El Caballo de Troya

Por Roberto Martínez
Director

Argentina es el país latinoamericano que más ha avanzado en el control de las Fuerzas Armadas en los últimos 40 años. El 13 de diciembre de 1983, Raúl Ricardo Alfonsín, presidente de la República entre aquel año y 1989, marcó un antes y un después en la historia del país al emitir un decreto por medio del cual ordenó someter a juicio a los máximos cargos que integraron las tres primeras juntas militares.

Hasta ese momento, la llamada Sociedad Civil, liderada por miembros de la alcurnia capitalista, referentes de grupos de poder y grandes corporaciones, se habían valido de las Fuerzas Armadas para hacer tambalear primero y derrocar después a gobiernos cuyas políticas velaban por el interés colectivo y relegaban a un segundo plano los suyos. Razón por la cual, cada Golpe de Estado en Argentina recibió el nombre de Golpe Cívico-Militar.

A punto de cumplirse 40 años de aquel hito, tras la neutralización de las FA, el Caballo de Troya elegido por la Sociedad Civil en el Siglo XXI para lograr sus propósitos es el Poder Judicial. Engordar los bolsillos de jueces y fiscales y traficar influencias le garantiza la judicialización de la política. Así, el dinero que antes financiaba golpes duros con uniforme, hoy los subvenciona blandos y disfrazados de traje y corbata.

La gravedad del lawfare, la guerra sucia jurídica (y/o judicial), ha quedado expuesta a través de un chat descarado y este martes 6 de diciembre, en el Día Nacional del Gaucho, puede protagonizar la mayor guachada: sentenciar a una vicepresidenta a prisión en una Causa (Vialidad) dibujada por los mismos protagonistas de ese chat.  

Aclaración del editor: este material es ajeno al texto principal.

===== src/rtl/tone_pkg.sv =====
// Shared definitions for the tone sequencer.
//   - FSM state encoding (ST_GAP exists only when TONE_SEQ_GAP_EN is defined)
//   - Pattern-step geometry: STEP_W / ADDR_W / MASK_W / DUR_W
//   - Field positions inside a 12-bit step word: [11:8] duration, [7:0] mask
//   - Helper functions that extract those fields
// Optional feature macro: TONE_SEQ_GAP_EN
package tone_pkg;

    localparam int STEP_W   = 12;
    localparam int ADDR_W   = 4;
    localparam int MASK_W   = 8;
    localparam int DUR_W    = 4;

    localparam int DUR_MSB  = 11;
    localparam int DUR_LSB  = 8;
    localparam int MASK_MSB = 7;
    localparam int MASK_LSB = 0;

    typedef enum logic [1:0] {
        ST_IDLE = 2'd0,
`ifdef TONE_SEQ_GAP_EN
        ST_PLAY = 2'd1,
        ST_GAP  = 2'd2
`else
        ST_PLAY = 2'd1
`endif
    } state_e;

    function automatic logic [DUR_W-1:0] step_dur(input logic [STEP_W-1:0] step);
        return step[DUR_MSB:DUR_LSB];
    endfunction

    function automatic logic [MASK_W-1:0] step_mask(input logic [STEP_W-1:0] step);
        return step[MASK_MSB:MASK_LSB];
    endfunction

endpackage
[src/rtl/pixel_packer_pkg.sv]
// Shared types and helpers for the 24-bit RGB to 32-bit AXI4-Stream packer.
package pixel_packer_pkg;

    localparam int WORD_W        = 32;
    localparam int BYTES_PER_PIX = 3;

    typedef struct packed {
        logic [7:0] r;
        logic [7:0] g;
        logic [7:0] b;
    } rgb_t;

    typedef enum logic {
        RUN   = 1'b0,
        FLUSH = 1'b1
    } pk_state_t;

    // Builds an end-of-line word: the lowest n bytes come from 'bytes', the rest are pad.
    function automatic logic [WORD_W-1:0] pad_word(input logic [23:0] bytes,
                                                   input logic [1:0]  n,
                                                   input logic [7:0]  pad);
        logic [WORD_W-1:0] w;
        w = {4{pad}};
        for (int i = 0; i < BYTES_PER_PIX; i++) begin
            if (i < int'(n)) w[i*8 +: 8] = bytes[i*8 +: 8];
        end
        return w;
    endfunction

endpackage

Mientras tanto, el artículo 256 bis del Código Penal, que castiga el delito de tráfico de influencias con una pena de 1 a 6 años de cárcel o reclusión, e inhabilitación especial perpetua para ejercer la función pública como pena accesoria, yace tirado y harapiento en las escaleras de Tribunales como otro de los cientos de indigentes que pululan las calles de la CABA.